[config.mk]
export PLATFORM = sky130hd
export DESIGN_NAME = prt_dprx_trn_ctl
export DESIGN_NICKNAME = d
export VERILOG_FILES = /design/src/rtl/prt_dprx_trn_ctl.sv
export SDC_FILE = /design/constraint.sdc
export NUM_CORES = 1
export LEC_CHECK = 0
export ABC_AREA = 1
export BUFFER_PORTS_ARGS = -buffer_cell sky130_fd_sc_hd__buf_2
export CORE_ASPECT_RATIO = 0.7
export CORE_MARGIN = 8
export CORE_UTILIZATION = 60
export DETAILED_ROUTE_END_ITERATION = 7
export PLACE_DENSITY = 0.82
export SYNTH_ARGS = -nofsm -noshare
export SYNTH_HDL_FRONTEND = slang
export SYNTH_SLANG_ARGS = --single-unit
export TNS_END_PERCENT = 20
[constraint.sdc]
create_clock -name CLK_IN -period 5.22 [get_ports CLK_IN]
set_clock_uncertainty 0.05 [all_clocks]
set_input_delay 1.044 -clock CLK_IN [delete_from_list [all_inputs] [get_ports CLK_IN]]
set_output_delay 1.044 -clock CLK_IN [all_outputs]
set_load 0.01 [all_outputs]
[src/rtl/prt_dprx_trn_ctl.sv]
// prt_dprx_trn_ctl: DP RX link-training sequencer; programs lane checkers, settles,
// evaluates per-lane match/error activity over a window and reports lock and error counts.
module prt_dprx_trn_ctl #(
    parameter int P_LANES  = 4,
    parameter int P_WIN_W  = 16,
    parameter int P_SETTLE = 64
) (
    input  logic                   CLK_IN,
    input  logic                   RSTN_IN,
    input  logic                   CTL_START_IN,
    input  logic                   CTL_ABORT_IN,
    input  logic [2:0]             CTL_TPS_IN,
    input  logic [2:0]             CTL_LANES_IN,
    input  logic [P_WIN_W-1:0]     CTL_WIN_IN,
    input  logic [P_WIN_W-1:0]     CTL_THR_IN,
    input  logic [P_LANES-1:0]     LANE_MATCH_IN,
    input  logic [P_LANES-1:0]     LANE_ERR_IN,
    output logic [P_LANES-1:0]     LANE_SET_OUT,
    output logic [2:0]             LANE_TPS_OUT,
    output logic                   STA_BUSY_OUT,
    output logic                   STA_DONE_OUT,
    output logic [P_LANES-1:0]     STA_LOCK_OUT,
    output logic [P_LANES*8-1:0]   STA_ERR_OUT
);
    localparam int SW = $clog2(P_SETTLE + 1);
    localparam int CW = P_WIN_W > SW ? P_WIN_W : SW;

    typedef enum logic [2:0] {IDLE, CFG, SETTLE, EVAL, DONE, ABRT} state_t;

    state_t               state, state_nxt;
    logic [CW-1:0]        cnt, cnt_nxt;
    logic [2:0]           tps_q;
    logic [P_LANES-1:0]   mask_q, mask_in, lock_nxt;
    logic [P_WIN_W-1:0]   win_q, thr_q;
    logic [P_WIN_W-1:0]   mcnt [P_LANES];
    logic [P_WIN_W-1:0]   mcnt_nxt [P_LANES];
    logic [P_LANES*8-1:0] err_nxt;
    logic                 req, req_ok, clr;

    always_comb begin
        req = state == IDLE && CTL_START_IN && !CTL_ABORT_IN;
        req_ok = CTL_TPS_IN != 3'd0 && (CTL_LANES_IN == 3'd1 || CTL_LANES_IN == 3'd2 || CTL_LANES_IN == 3'd4)
                 && int'(CTL_LANES_IN) <= P_LANES;
        // Counters saturate; lanes outside the latched mask never advance
        for (int i = 0; i < P_LANES; i++) begin
            mask_in[i] = i < int'(CTL_LANES_IN);
            mcnt_nxt[i] = mcnt[i] + P_WIN_W'(mask_q[i] && LANE_MATCH_IN[i] && !(&mcnt[i]));
            err_nxt[8*i+:8] = STA_ERR_OUT[8*i+:8] + 8'(mask_q[i] && LANE_ERR_IN[i] && !(&STA_ERR_OUT[8*i+:8]));
            lock_nxt[i] = mask_q[i] && mcnt_nxt[i] >= thr_q;
        end
        state_nxt = state;
        cnt_nxt = cnt;
        case (state)
            IDLE:    state_nxt = req ? (req_ok ? CFG : DONE) : IDLE;
            CFG: begin
                state_nxt = CTL_ABORT_IN ? ABRT : SETTLE;
                cnt_nxt = CW'(P_SETTLE - 1);
            end
            SETTLE: begin
                state_nxt = CTL_ABORT_IN ? ABRT : (cnt == '0 ? EVAL : SETTLE);
                cnt_nxt = cnt == '0 ? CW'(win_q == '0 ? '0 : win_q - 1'b1) : cnt - 1'b1;
            end
            EVAL: begin
                state_nxt = CTL_ABORT_IN ? ABRT : (cnt == '0 ? DONE : EVAL);
                cnt_nxt = cnt - 1'b1;
            end
            DONE:    state_nxt = CTL_ABORT_IN ? ABRT : IDLE;
            default: state_nxt = IDLE;
        endcase
        clr = state == IDLE && state_nxt != IDLE;
    end

    // Outputs are registered from the next state so they align with the state they describe
    always_ff @(posedge CLK_IN) begin
        if (!RSTN_IN) begin
            state <= IDLE;
            cnt <= '0;
            tps_q <= '0;
            mask_q <= '0;
            win_q <= '0;
            thr_q <= '0;
            for (int i = 0; i < P_LANES; i++) mcnt[i] <= '0;
            LANE_SET_OUT <= '0;
            LANE_TPS_OUT <= '0;
            STA_BUSY_OUT <= 1'b0;
            STA_DONE_OUT <= 1'b0;
            STA_LOCK_OUT <= '0;
            STA_ERR_OUT <= '0;
        end else begin
            state <= state_nxt;
            cnt <= cnt_nxt;
            if (req) begin
                tps_q <= CTL_TPS_IN;
                mask_q <= req_ok ? mask_in : '0;
                win_q <= CTL_WIN_IN;
                thr_q <= CTL_THR_IN;
            end
            LANE_SET_OUT <= state_nxt == CFG ? mask_in : (state_nxt == ABRT ? mask_q : '0);
            LANE_TPS_OUT <= state_nxt == CFG ? CTL_TPS_IN : '0;
            STA_BUSY_OUT <= state_nxt != IDLE;
            STA_DONE_OUT <= state_nxt == DONE;
            STA_LOCK_OUT <= (clr || state_nxt == ABRT) ? '0 : (state == EVAL && state_nxt == DONE ? lock_nxt : STA_LOCK_OUT);
            STA_ERR_OUT <= clr ? '0 : (state == EVAL ? err_nxt : STA_ERR_OUT);
            for (int i = 0; i < P_LANES; i++) mcnt[i] <= clr ? '0 : (state == EVAL ? mcnt_nxt[i] : mcnt[i]);
        end
    end
endmodule

; Word-level counts from Yosys, hierarchy flattened
; Memory sizes are Yosys's and may differ from the RTL's.
; Cells that the tools add are included.
[classes]
eq_ne = 10
bitwise_logic = 5
reduce_logical = 55
order_cmp = 9
addsub = 10
mux = 29
[op_table]
columns = operator, count
row1 = 16-bit 2-to-1 mux, 14
row2 = 16-bit by 1-bit adder with 16-bit output, 4
row3 = 16-bit >= comparator, 4
row4 = 16-bit AND reduction, 4
row5 = 16-bit case mux with 3 select lines, 1
row6 = 8-bit by 1-bit adder with 8-bit output, 4
row7 = 16-bit zero test, 2
row8 = 8-bit AND reduction, 4
row9 = 16-bit by 1-bit subtractor with 16-bit output (second input constant), 2
row10 = 1-bit logical AND, 26
row11 = 3-bit 2-to-1 mux, 7
row12 = 3-bit case mux with 5 select lines, 1
row13 = 3-bit equality test (second input constant), 4
row14 = 4-bit 2-to-1 mux, 3
row15 = 3-bit by 1-bit equality test with 1-bit output (second input constant), 3
row16 = 3-bit by 2-bit equality test with 1-bit output (second input constant), 3
row17 = 1-bit zero test, 9
row18 = 3-bit nonzero test, 3
row19 = 1-bit by 3-bit < comparator with 1-bit output (first input constant), 2
row20 = 2-bit by 3-bit < comparator with 1-bit output (first input constant), 2
row21 = 1-bit OR, 4
row22 = 2-bit OR reduction, 2
row23 = 3-bit less-or-equal comparator (second input constant), 1
row24 = 3-bit zero test, 1
row25 = 4 further kinds, 8
[totals]
register_bits = 100
elab_cells = 130
out_inout_bits = 45
memories = 1
input_bits = 50
ramBits = 64
[mem_list]
columns = memory, depth, width, rd, rd_clocked_by_memory_dff, write_ports, line
row1 = mcnt, 4, 16, 4, 0, 4, 35  ; logic [P_WIN_W-1:0] mcnt [P_LANES];

; Depth between registers and ports, before layout
; Gate-level depths: netlist (run 1).
[logic_depth]
word_depth = 12
mapped_depth = 21
ltp_nobuf = 21

; Worst setup path before layout (run 1)
; OpenSTA, ideal clock, no wires.
[synth_path]
path_kind = input -> register
start = input port LANE_MATCH_IN[3]
end = register STA_LOCK_OUT[3]
cell_stages = 18
arrival_ns = 3.278
setup_slack_ns = 1.822
setup_ns = 0.070
cell_sequence = nand2_1 > a41oi_1 > ha_1 > ha_1 > inv_1 > nor2_2 > nand2_1 > nor3_2 > nand2_1 > xor2_1 > inv_1 > ha_1 > nand2_1 > nor3_1 > nand3_1 > nand3_1 > nand4_1 > a21oi_1
[synth_rtl]
columns = element, line
row1 = "start, declared", 16  ; input logic [P_LANES-1:0] LANE_MATCH_IN,
row2 = "end signal, assigned", 102  ; STA_LOCK_OUT <= (clr || state_nxt == ABRT) ? '0 : (state == EVAL && state_nxt == DONE ? lock_nxt : STA_LOCK_OU ...
row3 = "end, declared", 22  ; output logic [P_LANES-1:0] STA_LOCK_OUT,

==> qor.log, run 1 <==
[route] length of the first detailed-routing pass in iterations 8
[timing] Achievable Freq 283 MHz
[synthesis] post-synth design cell area 9990 sq um
[setup_path] critical path startpoint category primary input
[clock_network] worst-skew pair later-pin latency 0.43 ns
[setup_path] Critical Path, Cell by Cell buf_2, nand2_1, a41oi_1, ha_1, ha_1, inv_1, nor2_2, nand2_1, nor3_2, nand2_1, xor2_1, inv_1, ha_1, nand2_1, nor3_1, nand3_1, nand3_1, nand4_1, a21oi_1
[setup_path] type of element capturing the critical path flop
[synthesis] Post-synth ARST share 0%
[global_route] pin count of the biggest net entering global routing 69
[synthesis] number of distinct library cell variants in the gate-level netlist after synthesis 43
[clock_network] deepest clock path buffer count 2
[route] wire length after detailed routing 26600 um
[route] routed vias 9542
[clock_network] count of instances resized after the clock tree is built 0
[route] met3 WL 2900 um
[hold_path] worst hold path type reg2reg
[setup_path] Worst path most repeated cell nand2_1
[flow_run] # Max-Cap Violations 0
[route] antenna-violating nets left 0
[pwr] power consumption 3.25 mW
[timing] Fin Hold WS 0.428 ns
[global_route] total grt overflow 0
[final_layout] final core utilization 68.6%
[setup_path] CP arrival 3.84 ns
[timing] period utilization 67.8%
[route] Met2 Wirelength 10600 um
[final_layout] design area 11200 sq um
[final_layout] area occupied by registers 3280 sq um
[floorplanning] Die Span Y 124 um
[final_layout] most common library cell in the layout ignoring fill and taps nand2_1
[route] Top Layer Used met4
[timing] final-report max-slew violation count 0
[final_layout] Layout area overhead 12.0%
[route] via density per instance 5.56
[synthesis] flip-flop cell with the highest count after synthesis dfxtp_1
[synthesis] Seq cells post-synth 164
[placement] placed standard-cell area 10600 sq um
[floorplanning] DIE WIDTH 170 um
[global_route] global-route wire length before repair 43400 um
[synthesis] synthesis warning total 0
[timing] worst relative slew slack 47.2%
[clock_network] Inserted Clock Buffers 17
[placement] number of buffers added on ports 94
[clock_network] clock root cell clkbuf_16
[timing] setup repair after global routing missed its margin false
[route] detailed-route DRC error count 0
[outcome] outcome finished, final reports clean
[clock_network] clock slew seen by the registers of the worst setup and hold paths 0.07 ns
[route] WL per Instance 15.5 um
[setup_path] required time of the critical path 5.53 ns
[synthesis] number of nets in the synthesized netlist 1530
[final_layout] Final Net Count 1609
[floorplanning] effective utilization at floorplan 61.3%
[setup_path] buffers and inverters on the worst path 3
[final_layout] antenna diode count 0
[timing] setup slack of the critical path after layout 1.68 ns
[setup_path] Worst Setup Path Type in2reg
[pwr] Worst IR Drop VDD 0.000170 V
[placement] final estimated routing congestion in global placement 0.953
[final_layout] fraction of layout instances using a drive strength above 1 11.9%
[pwr] Pleak 4.99 nW
[pwr] total power divided by cell area 290 nW/um^2
[clock_network] clock tree sinks 164
[synthesis] Gate Count Post-Synth 1398
[floorplanning] number of I/O pins 95
[global_route] global-route usage over all layers 25.6%
[placement] sum of net half-perimeters after detailed placement 19800 um
[final_layout] multi-input gate area in the final layout 5860 sq um
[clock_network] H-Tree Depth 4
[final_layout] final standard cell count with taps included and fillers excluded 1715
[clock_network] CTS tree built
[setup_path] family with the most delay on the worst path simple AND/OR/NAND/NOR gates
[synthesis] post-synthesis area per instance 7.14 sq um
[final_layout] Filler Cell Count 1400
[floorplanning] FP Rows 39
[global_route] initial antenna violation count 0
[timing] Fin. Hold Viols 0
[placement] post-placement worst setup slack 1.34 ns
[synthesis] EDFF count, synth 0
[setup_path] worst-path cell with the longest stage delay nor3_2
[timing] transition time at the pin with the least slew margin 0.791 ns
[setup_path] top fanout value on the critical path 3
[setup_path] critical path's largest stage delay 0.29 ns
[floorplanning] floorplan core area 16300 sq um
[route] number of DRC violations after detailed-routing iteration 0 855
[floorplanning] Die Footprint 21100 sq um
[synthesis] sequential element share of the synthesized area 32.9%
[timing] post-layout minimum cycle time 3.54 ns
[clock_network] hold bufs inserted after CTS 0
[timing] final-report setup violation count 0
[timing] setup tns final 0 ns
[global_route] number of global-route vias before repair 8739
[final_layout] commonest cells after routing, fill and taps aside nand2_1 (245), nor2_1 (185), dfxtp_1 (164), inv_1 (164), a21oi_1 (119)
[clock_network] setup repair bufs after CTS 0
[placement] Post-Place Cells 1683
[route] wire length on met1 12700 um
-- routing by layer --
metal  vias to the layer above  global-route usage [%]
li1                       4792                       -
met5                         -                       0
met2                       398                    36.9
met3                        28                    7.09
met1                      4324                    36.8
met4                         0                    6.94
-- state kept, by name, summed over array words and instances (netlist names) --
register      flops
LANE_SET_OUT      4
LANE_TPS_OUT      3
STA_BUSY_OUT      1
STA_DONE_OUT      1
STA_ERR_OUT      32
STA_LOCK_OUT      4
cnt              16
mask_q            4
mcnt             64
state             3
thr_q            16
win_q            16
-- worst register-to-register path, delay by kind of cell, from the launching register on --
kind            cells  cell delay, ns
simple gates       10            1.49
fa+ha+maj           3            0.69
flops               1            0.55
compound gates      2            0.34
xor+xnor            1            0.16
buf+inv             2            0.13
-- cells in the mapped netlist, types with 4 or more instances --
master	count	share of area, %
nor2_1	185	7.0
nor2_2	8	0.50
nand4_1	27	1.7
nor3_2	4	0.40
a21oi_1	119	6.0
a211oi_1	51	3.8
clkbuf_1	16	0.60
nand2_1	245	9.2
dfxtp_1	164	33
inv_2	8	0.30
nand2_2	4	0.25
buf_2	23	1.2
xor2_1	67	5.9
o21ai_0	70	3.5
ha_1	82	10
xnor2_1	11	0.96
inv_1	164	6.2
nand3_1	62	3.1
or2_2	5	0.31
nor3b_1	5	0.38
nor3_1	28	1.4
o21a_1	5	0.38
nor4_1	8	0.50
-- final cells by class --
| cell class | instances | area share, % |
|---|---|---|
| multi-input combinational | 1020 | 52.3 |
| clock inverter | 15 | 1.51 |
| sequential | 164 | 29.3 |
| timing repair buffer | 101 | 4.68 |
| clock buffer | 17 | 3.80 |
| tap | 225 | 2.52 |
| inverter | 173 | 5.80 |
-- logic make-up (layout without fill, tap and decap cells) --
kind of cell    Yosys count  after routing  share of synthesized area, %
buf+inv                 214            306                          8.48
compound gates          266            266                          15.4
xor+xnor                 78             78                          6.84
flops                   164            164                          32.9
simple gates            594            594                          26.2
fa+ha+maj                82             82                          10.3
-- final timing paths --
| path | cells after the start | endpoint | slack [ns] | startpoint |
|---|---|---|---|---|
| worst min-delay path | 2 | STA_LOCK_OUT[0] | 0.43 | STA_LOCK_OUT[0] |
| worst min register to register | 2 | STA_LOCK_OUT[0] | 0.43 | STA_LOCK_OUT[0] |
| worst max register to register | 18 | STA_LOCK_OUT[3] | 1.75 | mask_q[3] |
| worst max-delay path | 19 | STA_LOCK_OUT[3] | 1.68 | LANE_MATCH_IN[3] |
-- power by group --
group / switching, mW / internal (mW) / total, mW
clock network: 0.558 / 0.718 / 1.28
registers: 0.0356 / 1.30 / 1.33
logic: 0.436 / 0.206 / 0.642
total: 1.03 / 2.22 / 3.25
(Power assumes the default switching activity.)
==> run 2, diff against run 1 <==
- clock period: 5.22 -> 3.6 ns (I/O delays scaled with it)
==> qor.log, run 2 (same netlist as run 1, synthesis figures left out) <==
[outcome] outcome finished, final reports clean
[pwr] sequential group share of total power 40.6%
[hold_path] worst hold path type reg2reg
[setup_path] FF-to-FF setup slack 0.29 ns
[final_layout] flip-flop count of the largest register after layout 64
[floorplanning] Die Span Y 124 um
[clock_network] clock tree sinks 164
[route] detailed-route DRC error count 0
[floorplanning] effective utilization at floorplan 61.3%
[flow_run] # Max-Cap Violations 0
[setup_path] RR Startpoint mcnt[2][5]
[floorplanning] floorplan core area 16300 sq um
[hold_path] startpoint of the lowest-slack hold path STA_LOCK_OUT[3]
[timing] Achievable Freq 302 MHz
[final_layout] design area 11300 sq um
[placement] final estimated routing congestion in global placement 0.940
[pwr] Worst IR Drop VDD 0.000299 V
[global_route] total grt overflow 0
[floorplanning] Die Footprint 21100 sq um
[pwr] Sw Pwr 1.50 mW
[route] WL per Instance 15.7 um
[setup_path] worst-path cell with the longest stage delay dfxtp_1
[final_layout] antenna diode count 0
[setup_path] critical path's largest stage delay 0.35 ns
[pwr] total power divided by cell area 421 nW/um^2
[final_layout] most common library cell in the layout ignoring fill and taps nand2_1
[floorplanning] DIE WIDTH 170 um
[clock_network] clock slew seen by the registers of the worst setup and hold paths 0.06 ns
[global_route] global-route usage over all layers 26.0%
[timing] final-report max-slew violation count 0
[route] length of the first detailed-routing pass in iterations 5
[pwr] Combinational Power Share 19.7%
[final_layout] commonest cells after routing, fill and taps aside nand2_1 (245), nor2_1 (185), dfxtp_1 (164), inv_1 (164), a21oi_1 (119)
[pwr] clock network fraction of design power 39.7%
[hold_path] number of cells on the worst hold path 2
[setup_path] CP arrival 3.62 ns
[placement] placed standard-cell area 10700 sq um
[timing] period utilization 91.9%
[final_layout] register ranked first by flip-flop count mcnt
[setup_path] top fanout value on the critical path 4
[setup_path] required time of the critical path 3.91 ns
[clock_network] CTS tree built
[floorplanning] FP Rows 39
[global_route] global-route wire length before repair 44000 um
[clock_network] hold bufs inserted after CTS 0
[pwr] power consumption 4.75 mW
[timing] Fin. Hold Viols 0
[final_layout] Layout area overhead 13.0%
[final_layout] final core utilization 69.3%
[route] wire length after detailed routing 27100 um
[setup_path] reg-to-reg endpoint STA_LOCK_OUT[2]
[placement] number of buffers added on ports 94
[route] via density per instance 5.60
[final_layout] Final Net Count 1616
[timing] final-report setup violation count 0
[route] antenna-violating nets left 0
[global_route] number of global-route vias before repair 8908
[placement] sum of net half-perimeters after detailed placement 19900 um
[pwr] cell-internal power 3.25 mW
[final_layout] registers with the highest flip-flop counts mcnt: 64 flops, STA_ERR_OUT: 32 flops
[setup_path] Critical Path, Cell by Cell inv_1, nor3_2, a31oi_1, ha_1, ha_1, inv_1, nor2_1, nand3_1, nor2_1, xor2_1, inv_1, ha_1, nand2_1, nor3_1, nand3_1, nand3_1, nand2_1, nand3_1, nand2_1, nor2_1
[setup_path] type of element capturing the critical path flop
[global_route] pin count of the biggest net entering global routing 85
[clock_network] Inserted Clock Buffers 17
[setup_path] Worst R2R Path Depth 20
[timing] setup tns final 0 ns
[route] number of DRC violations after detailed-routing iteration 0 1029
[setup_path] family with the most delay on the worst path simple AND/OR/NAND/NOR gates
[timing] worst relative slew slack 45.4%
[timing] setup repair after global routing missed its margin false
[clock_network] worst-skew pair later-pin latency 0.44 ns
[final_layout] fraction of layout instances using a drive strength above 1 12.4%
[floorplanning] number of I/O pins 95
[timing] transition time at the pin with the least slew margin 0.817 ns
[clock_network] setup repair bufs after CTS 0
[setup_path] Worst path most repeated cell nand3_1
[setup_path] critical path startpoint category flop
[pwr] Switching Fraction 31.6%
[setup_path] buffers and inverters on the worst path 3
[global_route] initial antenna violation count 0
[pwr] Pleak 5.05 nW
[clock_network] H-Tree Depth 4
[hold_path] Hold Path End STA_LOCK_OUT[3]
[clock_network] clock root cell clkbuf_16
[setup_path] Worst Setup Path Type reg2reg
[timing] post-layout minimum cycle time 3.31 ns
[route] routed vias 9651
[clock_network] deepest clock path buffer count 2
run 2: worst max path at each step:
stage,cells after the start,start,slack (ns),endpoint
2_1_floorplan,18,LANE_MATCH_IN[3],0.53,STA_LOCK_OUT[3]
3_3_place_gp,18,LANE_MATCH_IN[1],0.26,STA_LOCK_OUT[1]
3_5_place_dp,19,LANE_MATCH_IN[3],0.15,STA_LOCK_OUT[3]
4_1_cts,20,mcnt[2][4],0.30,STA_LOCK_OUT[2]
5_1_grt,19,mcnt[3][5],0.0002,STA_LOCK_OUT[3]
6_report,20,mcnt[2][5],0.29,STA_LOCK_OUT[2]
run 2: per-stage QoR:
stage,setup slack [ns],std cells,hold WS [ns]
finish,0.292,1722,0.422
global route,0.000181,1722,0.440
CTS,0.304,1722,0.421
detailed placement,0.149,1690,0.411
global placement,0.257,1690,0.405
floorplan,0.526,1398,0.395
run 2: final cells by class:
| class | count | area [sq um] |
|---|---|---|
| sequential | 164 | 3280 |
| tap | 225 | 282 |
| timing repair buffer | 108 | 601 |
| clock buffer | 18 | 439 |
| inverter | 173 | 649 |
| clock inverter | 14 | 169 |
| multi-input combinational | 1020 | 5870 |
| fill | 1361 | 5010 |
++++++
Go over the listing above and copy out each line that includes "declared".

- Answer below -
row1 = "start, declared", 16  ; input logic [P_LANES-1:0] LANE_MATCH_IN,
row3 = "end, declared", 22  ; output logic [P_LANES-1:0] STA_LOCK_OUT,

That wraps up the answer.